Shareholders have been submitting proposals to the annual shareholders meeting since 2004, when members of the Catholic organizations Sisters of Loretto and the Ursuline Sisters submitted a proposal in 2004 asking CAT to probe how Israel used the bulldozers. Then, the proposal was supported by a mere four percent of shareholders; 20 percent supported the current proposal Wednesday.
That the Israeli military uses the bulldozers has been well-established. Now, however, the military is taking things a step further. The Israeli military is now conscripting Caterpillar mechanics as "reservist soldiers" so they can maintain the machines on the front lines in an Israeli military operation, according to a November 2009 article in the Israeli daily Haaretz.
"During Operation Cast Lead and before, during the Second Lebanon War, our staff essentially volunteered, and were nearly at the front in order to care for the equipment. Sometimes they risked their lives," Yossi Smira, director of Zoko Shiluvim, which owns the Israeli company that supplies the armored bulldozer, said in the article.
When a reporter asked Owens during the question and answer session whether he was personally affected by stories that mechanics are being conscripted as soldiers or that disabled people were crushed to death when bulldozers collapsed their homes around them, he said, "Absolutely. It's tragic. But we can't manage four million pieces of equipment out there."

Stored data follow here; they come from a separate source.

==> design/flow/design.v <==
module aib_bert_chk #(
parameter [0:0] BERT_BUF_MODE_EN = 1   
)
(
input            clk,                   
input            rstn,                  
input            rx_rst_pulse,          
input            rx_start_pulse,        
input            seed_in_en,            
input      [1:0] rx_sft_nb,             
input      [7:0]   rx_bert_data_in,     
input      [2:0]   rx_ptrn_sel,         
output reg [127:0] rx_bert_data_ff,     
output reg         rbert_running_ff,    
output reg [15:0]  rbert_biterr_cnt_ff  
);
localparam [1:0] NBIT1 = 2'b00;  
localparam [1:0] NBIT2 = 2'b01;  
localparam [1:0] NBIT4 = 2'b10;  
localparam [1:0] NBIT8 = 2'b11;  
localparam [2:0] PRBS7   = 3'b000;  
localparam [2:0] PRBS15  = 3'b001;  
localparam [2:0] PRBS23  = 3'b010;  
localparam [2:0] PRBS31  = 3'b011;  
localparam [2:0] PTRN127 = 3'b100;  
localparam [2:0] PTRN128 = 3'b101;  
integer i;  
reg  [127:0] lfsr_buf_ff;       
reg  [127:0] seed_data_in;      
reg  [127:0] lfsr_buf_next;     
reg  [  7:0] bit_err;           
reg  [  3:0] rxbert_inc_val;    
reg          co2_nc;            
wire [15:0] rbert_biterr_cnt_in;  
wire [15:0] rbert_biterr_nxt;     
wire        co1_cnt;              
wire [7:0] lfsr7_sft1;  
wire [7:0] lfsr7_sft2;  
wire [7:0] lfsr7_sft3;  
wire [7:0] lfsr7_sft4;  
wire [7:0] lfsr7_sft5;  
wire [7:0] lfsr7_sft6;  
wire [7:0] lfsr7_sft7;  
wire [7:0] lfsr7_sft8;  
wire [14:0] lfsr15_sft1;  
wire [14:0] lfsr15_sft2;  
wire [14:0] lfsr15_sft3;  
wire [14:0] lfsr15_sft4;  
wire [14:0] lfsr15_sft5;  
wire [14:0] lfsr15_sft6;  
wire [14:0] lfsr15_sft7;  
wire [14:0] lfsr15_sft8;  
wire [22:0] lfsr23_sft1;  
wire [22:0] lfsr23_sft2;  
wire [22:0] lfsr23_sft3;  
wire [22:0] lfsr23_sft4;  
wire [22:0] lfsr23_sft5;  
wire [22:0] lfsr23_sft6;  
wire [22:0] lfsr23_sft7;  
wire [22:0] lfsr23_sft8;  
wire [30:0] lfsr31_sft1;  
wire [30:0] lfsr31_sft2;  
wire [30:0] lfsr31_sft3;  
wire [30:0] lfsr31_sft4;  
wire [30:0] lfsr31_sft5;  
wire [30:0] lfsr31_sft6;  
wire [30:0] lfsr31_sft7;  
wire [30:0] lfsr31_sft8;  
always @(posedge clk or negedge rstn)
  begin: rbert_running_register
    if(!rstn)  
      begin
        rbert_running_ff <= 1'h0;
      end
    else if(rx_rst_pulse)
      begin
        rbert_running_ff <= 1'h0;
      end
    else if(rx_start_pulse)
      begin
        rbert_running_ff <= 1'b1;
      end
  end  
always @(*)
  begin: seed_data_in_logic
    case(rx_sft_nb[1:0])
      NBIT1:  
        begin
          seed_data_in[127:0] = {rx_bert_data_in[0],
                                 lfsr_buf_ff[127:1]};
        end
      NBIT2:  
        begin
          seed_data_in[127:0] = {rx_bert_data_in[1:0],
                                 lfsr_buf_ff[127:2]};
        end
      NBIT4:  
        begin
          seed_data_in[127:0] = {rx_bert_data_in[3:0],
                                 lfsr_buf_ff[127:4]};
        end
      NBIT8:  
        begin
          seed_data_in[127:0] = {rx_bert_data_in[7:0],
                                 lfsr_buf_ff[127:8]};
        end
    endcase
  end  
assign lfsr7_sft1[7:0] = {(lfsr_buf_ff[121] ^ lfsr_buf_ff[122]),
                           lfsr_buf_ff[127:121]};
assign lfsr7_sft2[7:0] = {(lfsr7_sft1[1] ^ lfsr7_sft1[2]),lfsr7_sft1[7:1]};
assign lfsr7_sft3[7:0] = {(lfsr7_sft2[1] ^ lfsr7_sft2[2]),lfsr7_sft2[7:1]};
assign lfsr7_sft4[7:0] = {(lfsr7_sft3[1] ^ lfsr7_sft3[2]),lfsr7_sft3[7:1]};
assign lfsr7_sft5[7:0] = {(lfsr7_sft4[1] ^ lfsr7_sft4[2]),lfsr7_sft4[7:1]};
assign lfsr7_sft6[7:0] = {(lfsr7_sft5[1] ^ lfsr7_sft5[2]),lfsr7_sft5[7:1]};
assign lfsr7_sft7[7:0] = {(lfsr7_sft6[1] ^ lfsr7_sft6[2]),lfsr7_sft6[7:1]};
assign lfsr7_sft8[7:0] = {(lfsr7_sft7[1] ^ lfsr7_sft7[2]),lfsr7_sft7[7:1]};
assign lfsr15_sft1[14:0] = {(lfsr_buf_ff[113] ^ lfsr_buf_ff[114]),
                             lfsr_buf_ff[127:114]};
assign lfsr15_sft2[14:0] = {(lfsr15_sft1[0] ^ lfsr15_sft1[1]),lfsr15_sft1[14:1]};
assign lfsr15_sft3[14:0] = {(lfsr15_sft2[0] ^ lfsr15_sft2[1]),lfsr15_sft2[14:1]};
assign lfsr15_sft4[14:0] = {(lfsr15_sft3[0] ^ lfsr15_sft3[1]),lfsr15_sft3[14:1]};
assign lfsr15_sft5[14:0] = {(lfsr15_sft4[0] ^ lfsr15_sft4[1]),lfsr15_sft4[14:1]};
assign lfsr15_sft6[14:0] = {(lfsr15_sft5[0] ^ lfsr15_sft5[1]),lfsr15_sft5[14:1]};
assign lfsr15_sft7[14:0] = {(lfsr15_sft6[0] ^ lfsr15_sft6[1]),lfsr15_sft6[14:1]};
assign lfsr15_sft8[14:0] = {(lfsr15_sft7[0] ^ lfsr15_sft7[1]),lfsr15_sft7[14:1]};
assign lfsr23_sft1[22:0] = {(lfsr_buf_ff[105] ^ lfsr_buf_ff[110]),
                             lfsr_buf_ff[127:106]};
assign lfsr23_sft2[22:0] = {(lfsr23_sft1[0] ^ lfsr23_sft1[5]),lfsr23_sft1[22:1]};
assign lfsr23_sft3[22:0] = {(lfsr23_sft2[0] ^ lfsr23_sft2[5]),lfsr23_sft2[22:1]};
assign lfsr23_sft4[22:0] = {(lfsr23_sft3[0] ^ lfsr23_sft3[5]),lfsr23_sft3[22:1]};
assign lfsr23_sft5[22:0] = {(lfsr23_sft4[0] ^ lfsr23_sft4[5]),lfsr23_sft4[22:1]};
assign lfsr23_sft6[22:0] = {(lfsr23_sft5[0] ^ lfsr23_sft5[5]),lfsr23_sft5[22:1]};
assign lfsr23_sft7[22:0] = {(lfsr23_sft6[0] ^ lfsr23_sft6[5]),lfsr23_sft6[22:1]};
assign lfsr23_sft8[22:0] = {(lfsr23_sft7[0] ^ lfsr23_sft7[5]),lfsr23_sft7[22:1]};
assign lfsr31_sft1[30:0] = {(lfsr_buf_ff[97] ^ lfsr_buf_ff[100]),
                             lfsr_buf_ff[127:98]};
assign lfsr31_sft2[30:0] = {(lfsr31_sft1[0] ^ lfsr31_sft1[3]),lfsr31_sft1[30:1]};
assign lfsr31_sft3[30:0] = {(lfsr31_sft2[0] ^ lfsr31_sft2[3]),lfsr31_sft2[30:1]};
assign lfsr31_sft4[30:0] = {(lfsr31_sft3[0] ^ lfsr31_sft3[3]),lfsr31_sft3[30:1]};
assign lfsr31_sft5[30:0] = {(lfsr31_sft4[0] ^ lfsr31_sft4[3]),lfsr31_sft4[30:1]};
assign lfsr31_sft6[30:0] = {(lfsr31_sft5[0] ^ lfsr31_sft5[3]),lfsr31_sft5[30:1]};
assign lfsr31_sft7[30:0] = {(lfsr31_sft6[0] ^ lfsr31_sft6[3]),lfsr31_sft6[30:1]};
assign lfsr31_sft8[30:0] = {(lfsr31_sft7[0] ^ lfsr31_sft7[3]),lfsr31_sft7[30:1]};
always @(*)
  begin: lfsr_buf_next_logic
    lfsr_buf_next[127:0] = lfsr_buf_ff[127:0];
    case(rx_ptrn_sel[2:0])
      PRBS7:  
        begin
          case(rx_sft_nb[1:0])
            NBIT1:  
              begin
                lfsr_buf_next[127:120] = lfsr7_sft1[7:0];
              end
            NBIT2:  
              begin
                lfsr_buf_next[127:120] = lfsr7_sft2[7:0];
              end
            NBIT4:  
              begin
                lfsr_buf_next[127:120] = lfsr7_sft4[7:0];
              end
            NBIT8:  
              begin
                lfsr_buf_next[127:120] = lfsr7_sft8[7:0];
              end
          endcase
        end
      PRBS15:  
        begin
          case(rx_sft_nb[1:0])
            NBIT1:  
              begin
                lfsr_buf_next[127:113] = lfsr15_sft1[14:0];
              end
            NBIT2:  
              begin
                lfsr_buf_next[127:113] = lfsr15_sft2[14:0];
              end
            NBIT4:  
              begin
                lfsr_buf_next[127:113] = lfsr15_sft4[14:0];
              end
            NBIT8:  
              begin
                lfsr_buf_next[127:113] = lfsr15_sft8[14:0];
              end
          endcase
        end
      PRBS23:  
        begin
          case(rx_sft_nb[1:0])
            NBIT1:  
              begin
                lfsr_buf_next[127:105] = lfsr23_sft1[22:0];
              end
            NBIT2:  
              begin
                lfsr_buf_next[127:105] = lfsr23_sft2[22:0];
              end
            NBIT4:  
              begin
                lfsr_buf_next[127:105] = lfsr23_sft4[22:0];
              end
            NBIT8:  
              begin
                lfsr_buf_next[127:105] = lfsr23_sft8[22:0];
              end
          endcase
        end 
      PRBS31:   
        begin
          case(rx_sft_nb[1:0])
            NBIT1:  
              begin
                lfsr_buf_next[127:97] = lfsr31_sft1[30:0];
              end
            NBIT2:  
              begin
                lfsr_buf_next[127:97] = lfsr31_sft2[30:0];
              end
            NBIT4:  
              begin
                lfsr_buf_next[127:97] = lfsr31_sft4[30:0];
              end
            NBIT8:  
              begin
                lfsr_buf_next[127:97] = lfsr31_sft8[30:0];
              end
          endcase
        end
      PTRN127:  
        begin
          case(rx_sft_nb[1:0])
            NBIT1:  
              begin
                lfsr_buf_next[127:1] = { lfsr_buf_ff[1],
                                         lfsr_buf_ff[127:2]  };
              end
            NBIT2:  
              begin
                lfsr_buf_next[127:1] = { lfsr_buf_ff[2:1],
                                         lfsr_buf_ff[127:3] };
              end
            NBIT4:  
              begin
                lfsr_buf_next[127:1] = { lfsr_buf_ff[4:1],
                                         lfsr_buf_ff[127:5] };
              end
            NBIT8:  
              begin
                lfsr_buf_next[127:1] = { lfsr_buf_ff[8:1],
                                         lfsr_buf_ff[127:9] };
              end
          endcase
        end
      PTRN128:  
        begin
          case(rx_sft_nb[1:0])
            NBIT1:  
              begin
                lfsr_buf_next[127:0] = { lfsr_buf_ff[0],
                                         lfsr_buf_ff[127:1]  };
              end
            NBIT2:  
              begin
                lfsr_buf_next[127:0] = { lfsr_buf_ff[1:0],
                                         lfsr_buf_ff[127:2] };
              end
            NBIT4:  
              begin
                lfsr_buf_next[127:0] = { lfsr_buf_ff[3:0],
                                         lfsr_buf_ff[127:4] };
              end
            NBIT8:  
              begin
                lfsr_buf_next[127:0] = { lfsr_buf_ff[7:0],
                                         lfsr_buf_ff[127:8] };
              end
          endcase
        end
      default:  
        begin
          lfsr_buf_next[127:0] = lfsr_buf_ff[127:0];
        end
    endcase
  end  
always @(posedge clk or negedge rstn)
  begin: lfsr_buf_register
    if(!rstn)  
      begin
        lfsr_buf_ff[127:0] <= 128'h0000_0000_0000_0000_0000_0000_0000_0000;
      end
    else if(rx_rst_pulse)
      begin
        lfsr_buf_ff[127:0] <= 128'h0000_0000_0000_0000_0000_0000_0000_0000;
      end
    else if(rbert_running_ff  | rx_start_pulse)
      begin
        lfsr_buf_ff[127:0] <= lfsr_buf_next[127:0] &
                              {31'h7fff_ffff,{97{BERT_BUF_MODE_EN}}};
      end
    else if(seed_in_en)
      begin
        lfsr_buf_ff[127:0] <= seed_data_in[127:0] &
                              {31'h7fff_ffff,{97{BERT_BUF_MODE_EN}}};
      end
  end  
always @(posedge clk or negedge rstn)
  begin: rx_bert_data_register
    if(!rstn)  
      begin
        rx_bert_data_ff[127:0] <= 128'h0000_0000_0000_0000_0000_0000_0000_0000;
      end
    else if(rx_rst_pulse)
      begin
        rx_bert_data_ff[127:0] <= 128'h0000_0000_0000_0000_0000_0000_0000_0000;
      end
    else if(rbert_running_ff  | rx_start_pulse)
      begin
        rx_bert_data_ff[127:0] <= seed_data_in[127:0];
      end
  end  
always @(*)
  begin: bit_err_logic
    bit_err[7:0]     = 8'b00;
    case(rx_sft_nb[1:0])
      NBIT1:  
        begin
          if(rbert_running_ff)
            bit_err[0] = lfsr_buf_ff[127] ^ rx_bert_data_ff[127];
        end
      NBIT2:  
        begin
          if(rbert_running_ff)
            bit_err[1:0] = lfsr_buf_ff[127:126] ^ rx_bert_data_ff[127:126];
        end
      NBIT4:  
        begin
          if(rbert_running_ff)
            bit_err[3:0] = lfsr_buf_ff[127:124] ^ rx_bert_data_ff[127:124];
        end
      NBIT8:  
        begin
          if(rbert_running_ff)
            bit_err[7:0] = lfsr_buf_ff[127:120] ^ rx_bert_data_ff[127:120];
        end
    endcase
  end  
always @(*)
  begin: rxbert_inc_val_logic
    rxbert_inc_val[3:0] = 4'h0;
    for(i=0;i<8;i=i+1)
      begin
        rxbert_inc_val[3:0] = rxbert_inc_val[3:0] + {3'h0,bit_err[i]};
      end
  end  
assign {co1_cnt,rbert_biterr_nxt[15:0]}  = rbert_biterr_cnt_ff[15:0] +
                                          {12'h0,rxbert_inc_val[3:0]};
assign rbert_biterr_cnt_in[15:0] = co1_cnt ? 16'hffff : rbert_biterr_nxt[15:0];
always @(posedge clk or negedge rstn)
  begin: rbert_biterr_cnt_register
    if(!rstn)  
      begin
        rbert_biterr_cnt_ff[15:0] <= {16{1'b0}};
      end
    else if(rx_rst_pulse)
      begin
        rbert_biterr_cnt_ff[15:0] <= {16{1'b0}};
      end
    else if(rbert_running_ff)
      begin
        rbert_biterr_cnt_ff[15:0] <= rbert_biterr_cnt_in[15:0];
      end
  end  
endmodule  
module aib_rx_bert #(
parameter [0:0] BERT_BUF_MODE_EN = 1   
)
(
input         clk,               
input         rstn,              
input [  3:0] rx_rst_pulse,      
input [  3:0] rx_start_pulse,    
input [  3:0] seed_in_en,        
input [  5:0] chk3_lane_sel_ff,  
input [  5:0] chk2_lane_sel_ff,  
input [  5:0] chk1_lane_sel_ff,  
input [  5:0] chk0_lane_sel_ff,  
input [  2:0] chk3_ptrn_sel_ff,  
input [  2:0] chk2_ptrn_sel_ff,  
input [  2:0] chk1_ptrn_sel_ff,  
input [  2:0] chk0_ptrn_sel_ff,  
input [319:0] rx_bert_data_i,    
input         sdr_mode,          
input   [1:0] r_fifo_mode,       
input         m_gen2_mode,       
output reg [ 48:0] rbert_bit_cnt_ff,  
output     [ 15:0] biterr_cnt_chk3,   
output     [ 15:0] biterr_cnt_chk2,   
output     [ 15:0] biterr_cnt_chk1,   
output     [ 15:0] biterr_cnt_chk0,   
output     [127:0] rx_bert3_data,     
output     [127:0] rx_bert2_data,     
output     [127:0] rx_bert1_data,     
output     [127:0] rx_bert0_data,     
output     [  3:0] rbert_running_ff   
);
localparam   FIFO_1X   = 2'b00;        
localparam   FIFO_2X   = 2'b01;        
localparam   FIFO_4X   = 2'b10;        
localparam [1:0] NBIT1 = 2'b00;  
localparam [1:0] NBIT2 = 2'b01;  
localparam [1:0] NBIT4 = 2'b10;  
localparam [1:0] NBIT8 = 2'b11;  
integer i;  
reg [39:0][7:0] rx_bert_lanes;    
reg [ 1:0] rx_sft_nb;             
reg [ 7:0] rx_bert_data_chk0_ff;   
reg [ 7:0] rx_bert_data_chk1_ff;   
reg [ 7:0] rx_bert_data_chk2_ff;   
reg [ 7:0] rx_bert_data_chk3_ff;   
reg [48:0] rbert_bit_cnt_in;
reg        co1_nc;
wire [7:0] rx_bert_data_chk0;    
wire [7:0] rx_bert_data_chk1;    
wire [7:0] rx_bert_data_chk2;    
wire [7:0] rx_bert_data_chk3;    
always @(*)
  begin: rx_sft_nb_logic
    case(r_fifo_mode)
      FIFO_1X:  
        begin
          if(sdr_mode)
            rx_sft_nb[1:0] = 2'b00;  
          else
            rx_sft_nb[1:0] = 2'b01;  
        end
      FIFO_2X:  
        begin
          if(sdr_mode)
            rx_sft_nb[1:0] = 2'b01;  
          else
            rx_sft_nb[1:0] = 2'b10;  
        end
      FIFO_4X:  
        begin
          if(sdr_mode)
            rx_sft_nb[1:0] = 2'b10;  
          else
            rx_sft_nb[1:0] = 2'b11;  
        end
      default:  
        begin
          if(sdr_mode)
            rx_sft_nb[1:0] = 2'b00;  
          else
            rx_sft_nb[1:0] = 2'b01;  
        end
    endcase
  end  
always @(*)
  begin: rx_bert_lanes_logic
    if(m_gen2_mode)  
      begin: rx_bert_lanes_gen2
        for(i=0;i<40;i=i+1)
          begin
            rx_bert_lanes[i] = { rx_bert_data_i[(2*i)+241],
                                 rx_bert_data_i[(2*i)+240],
                                 rx_bert_data_i[(2*i)+161],
                                 rx_bert_data_i[(2*i)+160],
                                 rx_bert_data_i[(2*i)+81],
                                 rx_bert_data_i[(2*i)+80],
                                 rx_bert_data_i[(2*i)+1],
                                 rx_bert_data_i[2*i] };
          end
      end  
    else  
      begin: rx_bert_lanes_gen1
        for(i=0;i<20;i=i+1)
          begin
            if(sdr_mode)  
              begin
                rx_bert_lanes[i] = { rx_bert_data_i[(2*i)+241],  
                                     rx_bert_data_i[(2*i)+240],  
                                     rx_bert_data_i[(2*i)+161],  
                                     rx_bert_data_i[(2*i)+160],  
                                     rx_bert_data_i[(2*i)+81],   
                                     rx_bert_data_i[(2*i)+80],   
                                     rx_bert_data_i[(2*i)+40],
                                     rx_bert_data_i[2*i] };
              end  
            else  
              begin
                rx_bert_lanes[i] = { rx_bert_data_i[(2*i)+241],  
                                     rx_bert_data_i[(2*i)+240],  
                                     rx_bert_data_i[(2*i)+161],  
                                     rx_bert_data_i[(2*i)+160],  
                                     rx_bert_data_i[(2*i)+41],
                                     rx_bert_data_i[(2*i)+40],
                                     rx_bert_data_i[(2*i)+1],
                                     rx_bert_data_i[2*i] };
              end  
          end
        for(i=20;i<40;i=i+1)
          begin
            rx_bert_lanes[i] = { rx_bert_data_i[(2*i)+241],  
                                 rx_bert_data_i[(2*i)+240],  
                                 rx_bert_data_i[(2*i)+161],  
                                 rx_bert_data_i[(2*i)+160],  
                                 rx_bert_data_i[(2*i)+81],   
                                 rx_bert_data_i[(2*i)+80],   
                                 rx_bert_data_i[(2*i)+1],    
                                 rx_bert_data_i[2*i] };      
          end
      end  
  end  
assign rx_bert_data_chk0[7:0] = (chk0_lane_sel_ff[5:0] < 6'd40)      ?
                                 rx_bert_lanes[chk0_lane_sel_ff[5:0] ] :
                                 8'h00;
assign rx_bert_data_chk1[7:0] = (chk1_lane_sel_ff[5:0] < 6'd40)      ?
                                 rx_bert_lanes[chk1_lane_sel_ff[5:0]] :
                                 8'h00;
assign rx_bert_data_chk2[7:0] = (chk2_lane_sel_ff[5:0] < 6'd40)      ?
                                 rx_bert_lanes[chk2_lane_sel_ff[5:0]] :
                                 8'h00;
assign rx_bert_data_chk3[7:0] = (chk3_lane_sel_ff[5:0] < 6'd40)      ?
                                 rx_bert_lanes[chk3_lane_sel_ff[5:0]] :
                                 8'h00;
always @(posedge clk or negedge rstn)
  begin: rx_bert_data_register
    if(!rstn)
      begin
        rx_bert_data_chk0_ff[7:0] <= 8'h0;
        rx_bert_data_chk1_ff[7:0] <= 8'h0;
        rx_bert_data_chk2_ff[7:0] <= 8'h0;
        rx_bert_data_chk3_ff[7:0] <= 8'h0;
      end
    else
      begin
        rx_bert_data_chk0_ff[7:0] <= rx_bert_data_chk0[7:0];
        rx_bert_data_chk1_ff[7:0] <= rx_bert_data_chk1[7:0];
        rx_bert_data_chk2_ff[7:0] <= rx_bert_data_chk2[7:0];
        rx_bert_data_chk3_ff[7:0] <= rx_bert_data_chk3[7:0];
      end
  end  
always @(*)
  begin: rbert_bit_cnt_in_logic
    case(rx_sft_nb[1:0])
      NBIT1:  
        begin
          {co1_nc,rbert_bit_cnt_in[48:0]} = rbert_bit_cnt_ff[48:0] + 49'd1;
        end
      NBIT2:  
        begin
          {co1_nc,rbert_bit_cnt_in[48:0]} = rbert_bit_cnt_ff[48:0] + 49'd2;
        end
      NBIT4:  
        begin
          {co1_nc,rbert_bit_cnt_in[48:0]} = rbert_bit_cnt_ff[48:0] + 49'd4;
        end
      NBIT8:  
        begin
          {co1_nc,rbert_bit_cnt_in[48:0]} = rbert_bit_cnt_ff[48:0] + 49'd8;
        end
    endcase
  end  
always @(posedge clk or negedge rstn)
  begin: rbert_bit_cnt_register
    if(!rstn)  
      begin
        rbert_bit_cnt_ff[48:0] <= {49{1'b0}};
      end
    else if(rx_rst_pulse[3:0] != 4'h0)
      begin
        rbert_bit_cnt_ff[48:0] <= {49{1'b0}};
      end
    else if(rbert_running_ff[3:0] != 4'h0)
      begin
        rbert_bit_cnt_ff[48:0] <= rbert_bit_cnt_in[48:0];
      end
  end  
aib_bert_chk #(.BERT_BUF_MODE_EN (BERT_BUF_MODE_EN))
aib_bert_chk0(
.clk             (clk),            
.rstn            (rstn),           
.rx_rst_pulse    (rx_rst_pulse[0]),   
.rx_start_pulse  (rx_start_pulse[0]), 
.seed_in_en      (seed_in_en[0]),     
.rx_sft_nb       (rx_sft_nb[1:0]), 
.rx_bert_data_in (rx_bert_data_chk0_ff[7:0]),  
.rx_ptrn_sel     (chk0_ptrn_sel_ff[2:0]),      
.rx_bert_data_ff     (rx_bert0_data[127:0]), 
.rbert_running_ff    (rbert_running_ff[0]),     
.rbert_biterr_cnt_ff (biterr_cnt_chk0[15:0])
);
aib_bert_chk #(.BERT_BUF_MODE_EN (BERT_BUF_MODE_EN))
aib_bert_chk1(
.clk             (clk),            
.rstn            (rstn),           
.rx_rst_pulse    (rx_rst_pulse[1]),   
.rx_start_pulse  (rx_start_pulse[1]), 
.seed_in_en      (seed_in_en[1]),     
.rx_sft_nb       (rx_sft_nb[1:0]), 
.rx_bert_data_in (rx_bert_data_chk1_ff[7:0]),  
.rx_ptrn_sel     (chk1_ptrn_sel_ff[2:0]),      
.rx_bert_data_ff     (rx_bert1_data[127:0]), 
.rbert_running_ff    (rbert_running_ff[1]),     
.rbert_biterr_cnt_ff (biterr_cnt_chk1[15:0])
);
aib_bert_chk #(.BERT_BUF_MODE_EN (BERT_BUF_MODE_EN))
aib_bert_chk2(
.clk             (clk),            
.rstn            (rstn),           
.rx_rst_pulse    (rx_rst_pulse[2]),   
.rx_start_pulse  (rx_start_pulse[2]), 
.seed_in_en      (seed_in_en[2]),     
.rx_sft_nb       (rx_sft_nb[1:0]), 
.rx_bert_data_in (rx_bert_data_chk2_ff[7:0]),  
.rx_ptrn_sel     (chk2_ptrn_sel_ff[2:0]),      
.rx_bert_data_ff     (rx_bert2_data[127:0]), 
.rbert_running_ff    (rbert_running_ff[2]),     
.rbert_biterr_cnt_ff (biterr_cnt_chk2[15:0])
);
aib_bert_chk #(.BERT_BUF_MODE_EN (BERT_BUF_MODE_EN))
aib_bert_chk3(
.clk             (clk),            
.rstn            (rstn),           
.rx_rst_pulse    (rx_rst_pulse[3]),   
.rx_start_pulse  (rx_start_pulse[3]), 
.seed_in_en      (seed_in_en[3]),     
.rx_sft_nb       (rx_sft_nb[1:0]), 
.rx_bert_data_in (rx_bert_data_chk3_ff[7:0]),  
.rx_ptrn_sel     (chk3_ptrn_sel_ff[2:0]),      
.rx_bert_data_ff     (rx_bert3_data[127:0]), 
.rbert_running_ff    (rbert_running_ff[3]),     
.rbert_biterr_cnt_ff (biterr_cnt_chk3[15:0])
);
endmodule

Meanwhile, the expelled activists were convened in an alley near a back door, waiting to receive their cell phones and other electronic items, which had to be checked prior to the meeting. They waited for more than two hours. And when a guard finally brought their items, he brought them from the fifth floor -- one at a time.
The group of 14 was convened by Matt Gaines of Chicagoans Against Apartheid in Palestine. Activists travelled from Boston, St. Louis and Louisville to attend the shareholders meeting.
The only ticketed offense during the day came when Jeff Pickert of Chicago was cited by Chicago police for "incitement" after a pro-Zionist protestor punched him in the chest. Pickert was not allowed to file a complaint against the man who hit him, he said.
Kristin Szremski is the director of media and communications for American Muslims for Palestine. She is also a freelance journalist based near Chicago.